Чимин сильнее закусывает нижнюю губу, отворачивает лицо, пряча грустный взгляд: «А мне такой чести не было оказано. Я даже Минхо не могу видеть нормально. А Чарли будет сидеть с его детьми... с его сыновьями... а я нет!». Потом, опомнившись, вскидывает такой обреченный взгляд на герцога, что у мужчины сердце разорвалось в клочья.
— Милорд... как... поживает Ваша матушка? — юноша снова отворачивается — нет сил смотреть ни на Юнги, ни на Чарли.
— Благодарю, господин Паке. Герцогиня в полном здравии. — голос безжизненный и сухой в отличии от истекающего кровью сердца.
— Передайте ей мои наилучшие пожелания. — легкий, ничего незначащий кивок и снова не смотрит в глаза.
— Непременно. Вы можете ее сами навестить. — вышло более безжизненно, еще холодней.
— Да, обязательно. Прощайте, Ваша Светлость.
— Прощайте.
Поговорили? Нет — убили друг друга пустыми, ничего незначащими словами, оставили истекать кровью, умирать от невысказанных слов, тех, что хотелось сказать на самом деле.
— Ваша Светлость? Прошу прощения, но Вы — идиот! Позвольте и мне откланяться. — голос Чарли отдавал презрением.
— Да.
«Да» — можете откланяться? «Да» — идиот?
О, Хосок! Как же ты нужен мне, мой друг! Как мне тебя не хватает! Только ты можешь сказать, что со мной происходит. Только тебе удавалось понять меня, лучше чем я сам себя! Хосок~и, что мне делать? Я действительно идиот!»
И если бы его лучший друг был рядом, он пожал бы ему крепко плечо, заглянул бы прямо в глаза, и сказал бы:«Нет! Далеко не идиот! Твой идиотизм — это тот самый здравый смысл, который противится чувствам и эмоциям. Твоя трусость — называется «контроль». Это твое положение, твой статус тебя обязывает... Просто... однажды, мой друг, ты так захочешь любви и быть счастливым до такой степени, что пошлёшь к чертям свой разум и будешь делать так, как считаешь нужным, при этом не теряя своего достоинства! Но не сейчас! Ведь ты же долго будешь идти к Чимину...» — и подарил бы ему свою самую лучезарную улыбку.

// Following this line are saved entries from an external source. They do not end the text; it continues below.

Background: an optimization exercise with open tools, aiming at small area and a short achievable clock period. Do not read the settings as production practice.
Only simulation tests tie the RTL to the original design; equivalence was not proved.
No activity file was given, so power comes from the tool's default toggle rates.

`config.mk`:
```
export PLATFORM = sky130hd
export DESIGN_NAME = Parameterized_ALU
export DESIGN_NICKNAME = Parameterized_ALU
export VERILOG_FILES = /design/flow/design.v
export SDC_FILE = /design/flow/constraint.sdc
export NUM_CORES = 4
export LEC_CHECK = 0
export CAP_MARGIN = 20
export CORE_MARGIN = 2
export CORE_UTILIZATION = 40
export SLEW_MARGIN = 20
```
`constraint.sdc`:
```
create_clock -name core_clock -period 35.0 [get_ports {clk}]
set_input_delay 7.0000 -clock core_clock [delete_from_list [all_inputs] [get_ports {clk}]]
set_output_delay 7.0000 -clock core_clock [all_outputs]
set_load 0.01 [all_outputs]
```
Context: an optimization exercise on an open-source flow, tuned for small area and a short achievable clock period. The choices shown serve that exercise and are no tape-out recipe.
At most, simulation tests tie the RTL to the original design; equivalence was not proved.
Power figures rest on the tool's default switching activity, not on a simulated workload.

wip/yarrow:
Design video_gen, start of the top module:
module video_gen (
  input  wire        clk,
  input  wire        reset,
  input  wire        interlaced,
  input  wire [11:0] v_total_0,
  input  wire [11:0] v_fp_0,
  input  wire [11:0] v_bp_0,
  input  wire [11:0] v_sync_0,
  input  wire [11:0] v_total_1,
  input  wire [11:0] v_fp_1,
  input  wire [11:0] v_bp_1,
  input  wire [11:0] v_sync_1,
  input  wire [11:0] h_total,
  input  wire [11:0] h_fp,
  input  wire [11:0] h_bp,
  input  wire [11:0] h_sync,
  input  wire [11:0] hv_offset_0,
  input  wire [11:0] hv_offset_1,
  input  wire [11:0] total_active_pix,
  input  wire [11:0] total_active_lines,
  input  wire [7:0]  pattern,
  input  wire [19:0] ramp_step,
  input  wire [7:0]  r_in,
  input  wire [7:0]  g_in,
  input  wire [7:0]  b_in,
  output wire [12:0] v_count_out,
  output wire [11:0] h_count_out,
  output wire [11:0] x_out,
  output wire [12:0] y_out,
  output wire        field_out,
  output wire        vs_out,
  output wire        hs_out,
  output wire        de_out,
  output wire [7:0]  r_out,
  output wire [7:0]  g_out,
  output wire [7:0]  b_out
);
Size: roughly 1400 cells after synthesis, ~330 I/O pins, roughly 13000 µm² of cells after synthesis.
clock: 5.0 ns
lec_check: 0
cap_margin: 20
core_area: 2.3 2.72 137.54 136.0
cts_buf_list: sky130_fd_sc_hd__clkbuf_4 sky130_fd_sc_hd__clkbuf_8
die_area: 0 0 140 140
setup_slack_margin: 2.8
slew_margin: 20
tns_end_percent: 10
standard.sh (not shown) runs the stock make flow with config.mk's settings and CLKGATE_MAP_FILE= SYNTH_SCRIPT=/design/flow/synth_recipe.tcl, a recipe that flattens the netlist after the stock synthesis.
==> flow/flow/run.sh <==
#!/bin/bash
set -euo pipefail
export BUFFER_PORTS_ARGS="-buffer_cell sky130_fd_sc_hd__buf_1"
bash standard.sh > standard_flow.log 2>&1
#### Input delta (wip/ember over wip/yarrow)
- SETUP_SLACK_MARGIN: 2.8 -> 2.4
- TNS_END_PERCENT: 10 -> 0
==> run notes <==
Looking at the reports, wip/ember completed the entire flow and the layout it produced met the timing, design-rule and antenna checks.
Taking wip/yarrow as the reference, in wip/ember non-clock buffer count down 30, global placement routability congestion down about 3%, net switching power of the design down 8.9%, reported clock group power up about 4%.
Launching instance or port of the critical path = pattern[2]: wip/ember; launching instance or port of the critical path = i_sync_vg.fp1$_DFFE_PP_: wip/yarrow
met5 as the highest metal layer used by the detailed router was reported by wip/ember, and met4 by wip/yarrow.
diff inputs: wip/ember => wip/fjord
- a change of SETUP_SLACK_MARGIN from 2.4 to 2.8
Findings:
Between wip/fjord and wip/ember, the difference in register area is negligible. Against wip/ember, worst-case vdd ir drop in wip/fjord rose by a few percent. Looking at final cell count without fillers across wip/fjord and wip/ember, the one that comes out lower is wip/ember. Per the comparison of wip/fjord with wip/ember, wire length the detailed router placed on met1 saw an increase; total power per unit cell area went down; share of cell area taken by flip-flops and latches lower; area overhead of the layout relative to synthesis now larger. Cmp wip/fjord and wip/ember / global-route track usage on met2 / lower: wip/ember.
The inputs of wip/pepper differ from those of wip/fjord as listed below.
- putting PLACE_DENSITY at 0.75 where nothing was set
==> comparison <==
- Reported for wip/fjord and wip/pepper, met2 track demand over resource in global routing turned out identical to the last digit.
- From wip/pepper to wip/fjord, non-clock inverter total of the final layout did not move at all.
- Final standard cell count with taps included and fillers excluded: wip/fjord vs wip/pepper identical
- From wip/pepper to wip/fjord, number of global-route vias before repair did not move at all.


## the previous run
Another version of the RTL of video_gen (not shown whole).
Size: ~1400 cells after synthesis, roughly 130 flip-flops, ~330 I/O pins, ~0.012 mm² of cells after synthesis.
Settings: LEC_CHECK=0, CAP_MARGIN=20, CORE_AREA=2.3 2.72 207.7 207.12, DIE_AREA=0 0 210 210, SLEW_MARGIN=20; clock period 5.0 ns.
run.sh (not shown) runs the stock make flow with config.mk's settings and CLKGATE_MAP_FILE= SYNTH_SCRIPT=/design/flow/synth_recipe.tcl, a recipe that flattens the netlist after the stock synthesis.
Stock flow here: none of the scripts above is used.
The previous run finished all stages; the layout is clean.
What follows belongs to an exercise in optimizing a design on an open flow for small area and a short achievable clock period; a production flow would make more cautious choices. The RTL was checked by simulation tests, not by an equivalence proof against the original design. Power figures rest on the tool's default switching activity, not on a simulated workload.

==> flow/design.v (excerpt) <==
module PCPU (
	input wire clock,
	input wire [15:0] d_datain,
	input wire enable,
	input wire [15:0] i_datain,
	input wire reset,
	input wire start,
	output wire [15:0] d_addr,
	output wire [15:0] d_dataout,
	output wire d_we,
	output wire [7:0] i_addr,
	output wire [15:0] regi0,
	output wire [15:0] regi1,
	output wire [15:0] regi2,
	output wire [15:0] regi3,
	output wire [15:0] regi4,
	output wire [15:0] regi5,
	output wire [15:0] regi6,
	output wire [15:0] regi7,
	output wire [2:0] wb_addr
);
Size in the first run: roughly 300 flip-flops, about 16000 µm² of cells after synthesis.
clock: 6.0 ns
lec_check: 0
cap_margin: 20
core_margin: 2
core_utilization: 50
place_density: 0.75
setup_slack_margin: 3.4
slew_margin: 20
standard.sh (not shown) runs the stock make flow with config.mk's settings and CLKGATE_MAP_FILE= SYNTH_SCRIPT=/design/flow/synth_recipe.tcl, a recipe that flattens the netlist after the stock synthesis.
==> flow/flow/run.sh <==
#!/bin/bash
# Standard layout (the standard.sh) with two changes: the port buffers use
# the smallest buffer cell, and the clock tree is built with larger sink
# clusters and no dummy loads. Each tool's output is in standard.log and in
# orfs/logs/.
set -euo pipefail
export BUFFER_PORTS_ARGS="-buffer_cell sky130_fd_sc_hd__buf_1"
export CTS_ARGS="-sink_clustering_enable -repair_clock_nets -dont_use_dummy_load -sink_clustering_size 25 -sink_clustering_max_diameter 80"
bash standard.sh > standard.log 2>&1
Change:
- PLACE_DENSITY: 0.75 -> 0.9
The new run completed with no timing, DRC or antenna violations. Wire length grows by 4.1%. Design area went up by 1.6%. Clock-buffer cell count went up by 1.
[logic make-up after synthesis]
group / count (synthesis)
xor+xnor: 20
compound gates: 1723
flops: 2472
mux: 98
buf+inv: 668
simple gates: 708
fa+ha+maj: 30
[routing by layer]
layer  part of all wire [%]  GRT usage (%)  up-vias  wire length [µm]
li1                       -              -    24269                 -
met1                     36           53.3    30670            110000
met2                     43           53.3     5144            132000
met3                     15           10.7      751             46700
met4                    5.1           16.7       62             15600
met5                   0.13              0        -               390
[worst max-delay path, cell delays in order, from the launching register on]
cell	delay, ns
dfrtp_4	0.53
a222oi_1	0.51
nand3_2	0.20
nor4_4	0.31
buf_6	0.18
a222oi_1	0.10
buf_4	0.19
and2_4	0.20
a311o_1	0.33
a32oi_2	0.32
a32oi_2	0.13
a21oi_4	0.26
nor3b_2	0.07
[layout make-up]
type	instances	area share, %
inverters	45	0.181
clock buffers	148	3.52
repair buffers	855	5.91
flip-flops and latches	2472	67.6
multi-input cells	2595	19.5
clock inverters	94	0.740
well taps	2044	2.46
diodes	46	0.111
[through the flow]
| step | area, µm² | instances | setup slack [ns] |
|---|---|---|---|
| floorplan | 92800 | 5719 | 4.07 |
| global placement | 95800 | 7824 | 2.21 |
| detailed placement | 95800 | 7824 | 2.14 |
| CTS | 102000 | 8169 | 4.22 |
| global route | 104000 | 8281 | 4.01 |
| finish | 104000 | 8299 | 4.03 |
Context: an optimization exercise on an open-source flow, tuned for small area and a short achievable clock period. The choices shown serve that exercise and are no tape-out recipe. Only simulation tests tie the RTL to the original design; equivalence was not proved. Power is estimated from default activity; no workload was simulated.

## fifo
module fifo #(
    DATA_WIDTH = 32,
    DEPTH      = 32,
    SKID       = 0) (
    input  logic clkIn,
    input  logic rstIn,
    input  logic wrValidIn,
    output logic wrConsentOut,
    input  logic [DATA_WIDTH-1:0] wrDataIn,
    output logic rdValidOut,
    input  logic rdConsentIn,
    output logic [DATA_WIDTH-1:0] rdDataOut);
    localparam MDEPTH = DEPTH - 1;
    localparam PW = $clog2(MDEPTH);
    localparam CW = $clog2(DEPTH + 1);
    logic [DATA_WIDTH-1:0] headR;
    logic [DATA_WIDTH-1:0] memR [0:MDEPTH-1];
    logic [PW-1:0] wrPtrR;
    logic [MDEPTH-1:0] rdSelR;
    logic [CW-1:0] countR;
    logic rdValidR, wrConsentR, oneR;
    logic wr, rd, inc, dec, wrMem, rdMem;
    logic is2, is31, is32;
    logic [PW-1:0] wrPtrInc;
    logic [CW-1:0] countInc, countDec;
    logic [DATA_WIDTH-1:0] memOut;
    assign wr  = wrValidIn & wrConsentR;
    assign rd  = rdConsentIn & rdValidR;
    assign inc = wr & ~rd;
    assign dec = rd & ~wr;
    assign wrMem = wr & rdValidR & ~(rdConsentIn & oneR);
    assign rdMem = rd & ~oneR;
    assign is2  = countR == CW'(2);
    assign is31 = countR == CW'(DEPTH - 1);
  ...
Size: about 2200 cells after synthesis, ~1100 flip-flops, about 70 I/O pins.
export LEC_CHECK = 0
export CAP_MARGIN = 20
export CORE_MARGIN = 2
export CORE_UTILIZATION = 65
export SETUP_SLACK_MARGIN = 2.3
export SLEW_MARGIN = 20
create_clock -name core_clock -period 4.5 [get_ports {clkIn}]
run.sh (not shown) runs the stock make flow with config.mk's settings and CLKGATE_MAP_FILE= SYNTH_SCRIPT=/design/flow/synth_recipe.tcl, a recipe that flattens the netlist after the stock synthesis.
Change:
CORE_UTILIZATION = 40   (was 65)
Outcome: The new run went through all stages and came out clean. Register-to-register slack gets better by 0.02 ns. Setup slack gets better by 0.018 ns. Cell count rose by 15%. Total power barely changes. Maximum frequency rose by 0.80%. Global-route usage fell by 15 points. Sequential power is about the same.

========
Another version of the RTL of fifo (not shown whole).
Size in the first run: ~2,200 cells after synthesis, roughly 1,100 flip-flops, about 70 I/O pins, about 39,000 sq um of cells after synthesis.
// fifo
module fifo #(
    DATA_WIDTH = 32,
    DEPTH      = 32,
    SKID       = 0) (
    input  logic clkIn,
    input  logic rstIn,
    input  logic wrValidIn,
    output logic wrConsentOut,
    input  logic [DATA_WIDTH-1:0] wrDataIn,
    output logic rdValidOut,
    input  logic rdConsentIn,
    output logic [DATA_WIDTH-1:0] rdDataOut);
    localparam MDEPTH = DEPTH - 1;               
    localparam NLO = 4;                          
    localparam NHI = (MDEPTH + NLO - 1) / NLO;   
    localparam LASTLO = (MDEPTH - 1) % NLO;
    localparam LASTHI = (MDEPTH - 1) / NLO;
    localparam CW = $clog2(DEPTH + 1);
    logic [DATA_WIDTH-1:0] headR;
    logic [DATA_WIDTH-1:0] memR [0:MDEPTH-1];
    logic [NLO-1:0] wrLoR;
    logic [NHI-1:0] wrHiR;
    logic [MDEPTH-1:0] rdSelR;
    logic [CW-1:0] countR;
    logic rdValidR, wrConsentR, oneR;
    logic wr, rd, inc, dec, wrMem, rdMem, wrWrap, headLoad;
    logic is2, is31, is32;
    logic [CW-1:0] countInc, countDec;
    logic [DATA_WIDTH-1:0] memOut;
    assign wr  = wrValidIn & wrConsentR;
    assign rd  = rdConsentIn & rdValidR;
    assign inc = wr & ~rd;
    assign dec = rd & ~wr;
    assign wrMem = wr & rdValidR & ~(rdConsentIn & oneR);
    assign rdMem = rd & ~oneR;
    assign wrWrap = wrLoR[LASTLO] & wrHiR[LASTHI];
    assign is2  = countR == CW'(2);
    assign is31 = countR == CW'(DEPTH - 1);
    assign is32 = countR == CW'(DEPTH);
    assign countInc = countR + 1'b1;
    assign countDec = countR - 1'b1;
    always_comb begin
        memOut = '0;
        for (int i = 0; i < MDEPTH; i++)
            memOut = memOut | (memR[i] & {DATA_WIDTH{rdSelR[i]}});
    end
  ...
clock: 4.5 ns
lec_check: 0
cap_margin: 20
core_margin: 2
core_utilization: 65
cts_cluster_diameter: 100
cts_cluster_size: 30
setup_slack_margin: 2.4
slew_margin: 20
The baseline passed the timing, design-rule and antenna checks.
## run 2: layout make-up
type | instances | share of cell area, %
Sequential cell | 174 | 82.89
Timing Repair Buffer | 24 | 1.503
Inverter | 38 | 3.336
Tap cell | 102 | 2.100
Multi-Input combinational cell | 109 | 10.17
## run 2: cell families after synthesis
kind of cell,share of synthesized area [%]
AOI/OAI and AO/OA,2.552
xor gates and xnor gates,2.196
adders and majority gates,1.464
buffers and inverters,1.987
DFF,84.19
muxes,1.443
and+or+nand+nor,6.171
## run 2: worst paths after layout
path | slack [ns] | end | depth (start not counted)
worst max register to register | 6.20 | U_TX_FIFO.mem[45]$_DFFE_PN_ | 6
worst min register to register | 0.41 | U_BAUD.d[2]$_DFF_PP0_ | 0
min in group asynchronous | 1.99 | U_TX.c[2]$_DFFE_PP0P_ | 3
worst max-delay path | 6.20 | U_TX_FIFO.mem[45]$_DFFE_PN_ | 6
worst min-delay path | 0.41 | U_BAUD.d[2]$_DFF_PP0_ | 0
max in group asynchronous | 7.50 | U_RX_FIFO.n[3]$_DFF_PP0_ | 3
From an optimization exercise on the open Yosys and OpenROAD flow, aimed at small area; shortcuts taken in it are not production practice. No functional check of the RTL was part of any run shown here. Power figures rest on the tool's default switching activity, not on a simulated workload.

[design/flow/design.v]
module ALUControl(operation, ALUOp, ff);
	input [1:0] ALUOp;
	input [5:0] ff;
	output [2:0] operation;
	assign operation[0] = ALUOp[1] & (ff[0] | ff[3]);
	assign operation[1] = ~ALUOp[1] | ~ff[2];
	assign operation[2] = (ALUOp[1] & ff[1]) | ALUOp[0];
endmodule
module ALU32Bit(zero, carryOut, result, a, b, op);
	input [31:0] a, b;
	input [2:0] op;
	output [31:0] result;
	output zero, carryOut;
	wire sub = op[2];
	wire [31:0] bx = b ^ {32{sub}};
	wire [31:0] g = a & bx;
	wire [31:0] p = a ^ bx;
	wire G0_0 = g[0] | (p[0] & sub);
	wire G1_1 = g[1] | (p[1] & G0_0);
	wire G1_2 = g[2] | (p[2] & G1_1);
	wire G1_3 = g[3] | (p[3] & G1_2);
	wire G1_4 = g[4] | (p[4] & G1_3);
	wire G1_5 = g[5] | (p[5] & G1_4);
	wire G1_6 = g[6] | (p[6] & G1_5);
	wire G1_7 = g[7] | (p[7] & G1_6);
	wire G1_8 = g[8] | (p[8] & G1_7);
	wire G1_9 = g[9] | (p[9] & G1_8);
	wire G1_10 = g[10] | (p[10] & G1_9);
	wire G1_11 = g[11] | (p[11] & G1_10);
	wire G1_12 = g[12] | (p[12] & G1_11);
	wire G1_13 = g[13] | (p[13] & G1_12);
	wire G1_14 = g[14] | (p[14] & G1_13);
	wire G1_15 = g[15] | (p[15] & G1_14);
	wire G1_16 = g[16] | (p[16] & G1_15);
	wire G1_17 = g[17] | (p[17] & G1_16);
	wire G1_18 = g[18] | (p[18] & G1_17);
	wire G1_19 = g[19] | (p[19] & G1_18);
	wire G1_20 = g[20] | (p[20] & G1_19);
	wire G1_21 = g[21] | (p[21] & G1_20);
	wire G1_22 = g[22] | (p[22] & G1_21);
	wire G1_23 = g[23] | (p[23] & G1_22);
	wire G1_24 = g[24] | (p[24] & G1_23);
	wire G1_25 = g[25] | (p[25] & G1_24);
	wire G1_26 = g[26] | (p[26] & G1_25);
	wire G1_27 = g[27] | (p[27] & G1_26);
	wire G1_28 = g[28] | (p[28] & G1_27);
	wire G1_29 = g[29] | (p[29] & G1_28);
	wire G1_30 = g[30] | (p[30] & G1_29);
	wire G1_31 = g[31] | (p[31] & G1_30);
	wire [32:0] c;
	assign c[0] = sub;
	assign c[1] = G0_0;
	assign c[2] = G1_1;
	assign c[3] = G1_2;
	assign c[4] = G1_3;
	assign c[5] = G1_4;
	assign c[6] = G1_5;
	assign c[7] = G1_6;
	assign c[8] = G1_7;
	assign c[9] = G1_8;
	assign c[10] = G1_9;
	assign c[11] = G1_10;
	assign c[12] = G1_11;
	assign c[13] = G1_12;
	assign c[14] = G1_13;
	assign c[15] = G1_14;
	assign c[16] = G1_15;
	assign c[17] = G1_16;
	assign c[18] = G1_17;
	assign c[19] = G1_18;
	assign c[20] = G1_19;
	assign c[21] = G1_20;
	assign c[22] = G1_21;
	assign c[23] = G1_22;
	assign c[24] = G1_23;
	assign c[25] = G1_24;
	assign c[26] = G1_25;
	assign c[27] = G1_26;
	assign c[28] = G1_27;
	assign c[29] = G1_28;
	assign c[30] = G1_29;
	assign c[31] = G1_30;
	assign c[32] = G1_31;
	wire [31:0] s = p ^ c[31:0];
	wire cout = c[32];
	wire logic_op = ~op[1] & ~op[2];
	wire arith = op[1] & ~op[0];
	wire slt = op[2] & op[1] & op[0];
	assign result = ({32{logic_op}} & (g | ({32{op[0]}} & p)))
		| ({32{arith}} & s)
		| {31'b0, slt & ~cout};
	assign carryOut = arith & (cout ^ sub);
	assign zero = ~|result;
endmodule
module ALUUnit(clock, ALUOp, funct, a, b, result, zero, carryOut);
	input clock;
	input [1:0] ALUOp;
	input [5:0] funct;
	input [31:0] a, b;
	output reg [31:0] result;
	output zero;
	output reg carryOut;
	wire [2:0] operation;
	wire [31:0] aluResult;
	wire aluZero, aluCarry;
	reg [31:0] resultQ;
	reg carryQ;
	ALUControl ctl(operation, ALUOp, funct);
	ALU32Bit alu(aluZero, aluCarry, aluResult, a, b, operation);
	always @(posedge clock)
	begin
		resultQ <= aluResult;
		if (operation == 3'd2 || operation == 3'd6)
			carryQ <= aluCarry;
		result <= resultQ;
		carryOut <= carryQ;
	end
	assign zero = ~|result;
endmodule
[design/flow/flow/run.sh]
#!/bin/bash
# Standard ORFS layout with three changes: the combinational logic of the
# standard synthesis is re-mapped by ABC for area (registers untouched),
# the port buffers use the smallest buffer, and CTS builds its tree from
# clkbuf_4 without dummy loads.
set -euo pipefail
export BUFFER_PORTS_ARGS="-buffer_cell sky130_fd_sc_hd__buf_1"
export CTS_ARGS="-sink_clustering_enable -repair_clock_nets -dont_use_dummy_load -buf_list sky130_fd_sc_hd__clkbuf_4"
R=orfs/results/${FLOW_PLATFORM}/ALUUnit/base
bash standard.sh synth > standard_synth.log 2>&1
cp $R/1_2_yosys.v $R/1_2_yosys_std.v
LIB=$FLOW_HOME/platforms/sky130hd/lib/sky130_fd_sc_hd__tt_025C_1v80.lib
DU=""
for c in $(grep -oE "cell *\( *\"?sky130_fd_sc_hd__(lpflow|probe)[a-z0-9_]*" $LIB | grep -oE "sky130_fd_sc_hd__\w+"); do DU="$DU -dont_use $c"; done
YOSYS=${YOSYS_EXE:-yosys}
$YOSYS -p "read_liberty -ignore_miss_func $LIB; \
  setattr -mod -set blackbox 1 sky130_fd_sc_hd__dfxtp_1 sky130_fd_sc_hd__edfxtp_1 sky130_fd_sc_hd__ha_1 sky130_fd_sc_hd__fa_1 sky130_fd_sc_hd__conb_1; \
  read_verilog $R/1_2_yosys_std.v; hierarchy -top $FLOW_TOP; flatten; opt -purge; \
  abc -liberty $LIB -script $PWD/flow/remap.abc $DU; \
  opt_clean -purge; rename -hide w:*.*; stat -liberty $LIB; \
  write_verilog -noattr -nohex -nodec $R/1_2_yosys.v" > remap.log 2>&1
rm -f $R/1_synth.odb $R/1_synth.sdc
bash standard.sh finish > standard_finish.log 2>&1
[design/flow/flow/remap.abc]
&get -n
&st
&syn2
&dch -f
&nf -R 30 -p
&put
[design/flow/standard.sh]
#!/bin/bash
# synth_recipe.tcl (not shown) runs the flow's synth.tcl, then flattens the netlist and writes it again
# the make line also repeats each setting of config.mk as NAME=value (left out here)
make -C /OpenROAD-flow-scripts/flow DESIGN_CONFIG=/design/flow/config.mk WORK_HOME=/design/flow/orfs CLKGATE_MAP_FILE= SYNTH_SCRIPT=/design/flow/synth_recipe.tcl "${@:-finish}"
[design/flow/config.mk]
export PLATFORM = sky130hd
export DESIGN_NAME = ALUUnit
export DESIGN_NICKNAME = ALUUnit
export VERILOG_FILES = /design/flow/design.v
export SDC_FILE = /design/flow/constraint.sdc
export NUM_CORES = 4
export LEC_CHECK = 0
export CAP_MARGIN = 20
export CORE_MARGIN = 2
export CORE_UTILIZATION = 40
export SLEW_MARGIN = 20
[design/flow/constraint.sdc]
create_clock -name core_clock -period 5.0 [get_ports {clock}]
set_input_delay 1.0000 -clock core_clock [delete_from_list [all_inputs] [get_ports {clock}]]
set_output_delay 1.0000 -clock core_clock [all_outputs]
set_load 0.01 [all_outputs]
==> flow_metrics.env, run 1 <==
export IMPL_ff2ff_path_depth=0
export IMPL_fmax_ghz=0.0753
export IMPL_final_setup_viol_count=24
export IMPL_numPortBuffers=104
export IMPL_root_buffer="sky130_fd_sc_hd__clkbuf_4"
export IMPL_place_ws_ns=-8.82
export IMPL_clock_skew_ns=0.0219
export IMPL_rows=32
export IMPL_timing_final_max_slew_violations=0
export IMPL_cts_max_path_buffers=2
export IMPL_placed_cells=530
export IMPL_final_nets=577
export IMPL_worst_path_largest_cell_delay_ns=0.41
export IMPL_r2r_start="carryQ"
export IMPL_setup_ws_ns=-8.28
export IMPL_dp_final_hpwl_mm=5.74
export IMPL_route_detailed_wl_per_inst_um=13.8
export IMPL_overflow=0
export IMPL_vias_per_instance=4.75
export IMPL_antenna_diode_count=0
export IMPL_dr_total_vias=2569
export IMPL_critical_path_origin="ALUOp[1]"
export IMPL_totalWireLength_mm=7.47
export IMPL_r2r_slack_ns=4.47
export IMPL_dieHeight_um=93.8
export IMPL_cts_sinks=66
export IMPL_max_cap_violation_count=0
export IMPL_drt_first_iter_violations=42
export IMPL_endpoint_kind="register"
export IMPL_min_path_type="reg -> reg"
export IMPL_detailedRoute_firstPassIterationCount=4
export IMPL_drc_errors=0
export IMPL_final_min_period_over_clock_period_pct=266
export IMPL_ir_drop_uv=127
export IMPL_failed_layout_checks="negative setup slack"
export IMPL_cell_with_the_largest_stage_delay_on_the_worst_path="sky130_fd_sc_hd__fa_2"
export IMPL_htree_levels=3
export IMPL_final_min_clock_period_ns=13.28
export IMPL_crit_path_frequent_cell="sky130_fd_sc_hd__fa_2"
export IMPL_p_leak_uw=0.00168
export IMPL_core_area_um2=7770
export IMPL_rsz0062_at_grt="yes"
export IMPL_die_width_um=93.8
export IMPL_crit_type="in -> reg"
export IMPL_netlist_instances=279
export IMPL_drive_above_1_share_pct=21.9
export IMPL_ios=107
export IMPL_final_hold_violation_count=0
export IMPL_worstMarginPinSlew_ns=0.527
export IMPL_worst_ep_required_time_ns=5.15
export IMPL_grt_max_degree=35
export IMPL_p_total_uw=1400
export IMPL_timing_critical_path_arrival_ns=13.43
export IMPL_holdPathStages=0
export IMPL_clkLatencyLatePin_ns=0.40
export IMPL_grt_pass1_wl_mm=12.2
export IMPL_hold_path_startpoint="resultQ[8]"
export IMPL_r2r_end="carryOut"
export IMPL_startpoint_types="primary input"
export IMPL_stdcell_count=541
export IMPL_numCtsBuffers=9
export IMPL_cts_hold_buffers_added=0
export IMPL_die_area_um2=8810
export IMPL_ys_warn_count=1
export IMPL_gp_routability_congestion=0.784
export IMPL_holdPathEnd="result[8]"
export IMPL_start_util_pct=41.6
export IMPL_status="complete, but fails checks"
export IMPL_cts_tree="built"
export IMPL_drtAntennaViolNets=0
export IMPL_setup_total_negative_slack_ns=-107.49
export IMPL_clkSlewWorstSetupHoldPaths_ns=0.10
export IMPL_netlist_area_um2=3230
export IMPL_first_global_vias=2622
export IMPL_groute_usage_overall_pct=18.3
export IMPL_power_density_nw_per_um2=324
export IMPL_maxSlewHeadroom_pct=64.6
export IMPL_grt_antenna_before_repair=0
export IMPL_synthesis_area_per_instance_um2=11.6
export IMPL_cp_max_fo=4
export IMPL_synthToLayoutAreaGrowth_pct=33.4
export IMPL_whs_ns=0.306
export IMPL_mappedNetlistNets=415
-- flip-flops by register name, indices dropped and copies added, names as in the netlist --
register	cells
carryOut	1
result	32
resultQ	32
carryQ	1
-- worst max-delay path by stage --
stage,slack [ns],depth (start not counted),endpoint
floorplan,-9.14,35,carryQ
global placement,-8.70,36,carryQ
detailed placement,-8.82,36,carryQ
CTS,-8.36,36,carryQ
global route,-8.70,36,carryQ
finish,-8.28,36,carryQ
-- timing repair --
item                                    4_1_cts  5_1_grt
buffers inserted                              1        1
endpoints found under the setup margin       24       24
gates resized for setup                      30        4
pin swaps                                     3        1
-- critical path: cells and delay by family --
| kind | cells | cell delay [ns] |
|---|---|---|
| adders and majority gates | 31 | 11.69 |
| xor gates and xnor gates | 1 | 0.13 |
| and+or+nand+nor | 1 | 0.17 |
| AOI/OAI and AO/OA | 1 | 0.21 |
| muxes | 1 | 0.12 |
| buffers and inverters | 1 | 0.10 |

Но Хосока здесь нет. Иначе бы он ни за что не допустил того, что произошло вечером.
Совместные ужины стали личной пыткой для герцога. Юнги еще мог как-то игнорировать завтраки и обеды, чаще всего проводя их с матерью и детьми. Да и Чимин тоже их часто пропускал, с удовольствием завтракая с хёном и Субин~и, и наслаждаясь вкусным обедом с Тэхёном и Кёнсу, порой прямо на палубе. Но ужины были обязательной традицией, пропустить которое считалось проявлением неуважения к офицерскому составу экипажа и гостям.
Чимин приходил на каждый совместный ужин, как на новую битву, как на покорение новой высоты. Он сам себе поражался, не понимая, откуда в нём столько неутомимого желания понравиться, хотя взгляд мужчины становился всё холодней, а голос всё безразличнее! Он всегда садился рядом — всё равно Юнги на него не смотрел, и садиться перед ним не имело смысла. И никто не смел претендовать на его место рядом с мужчиной.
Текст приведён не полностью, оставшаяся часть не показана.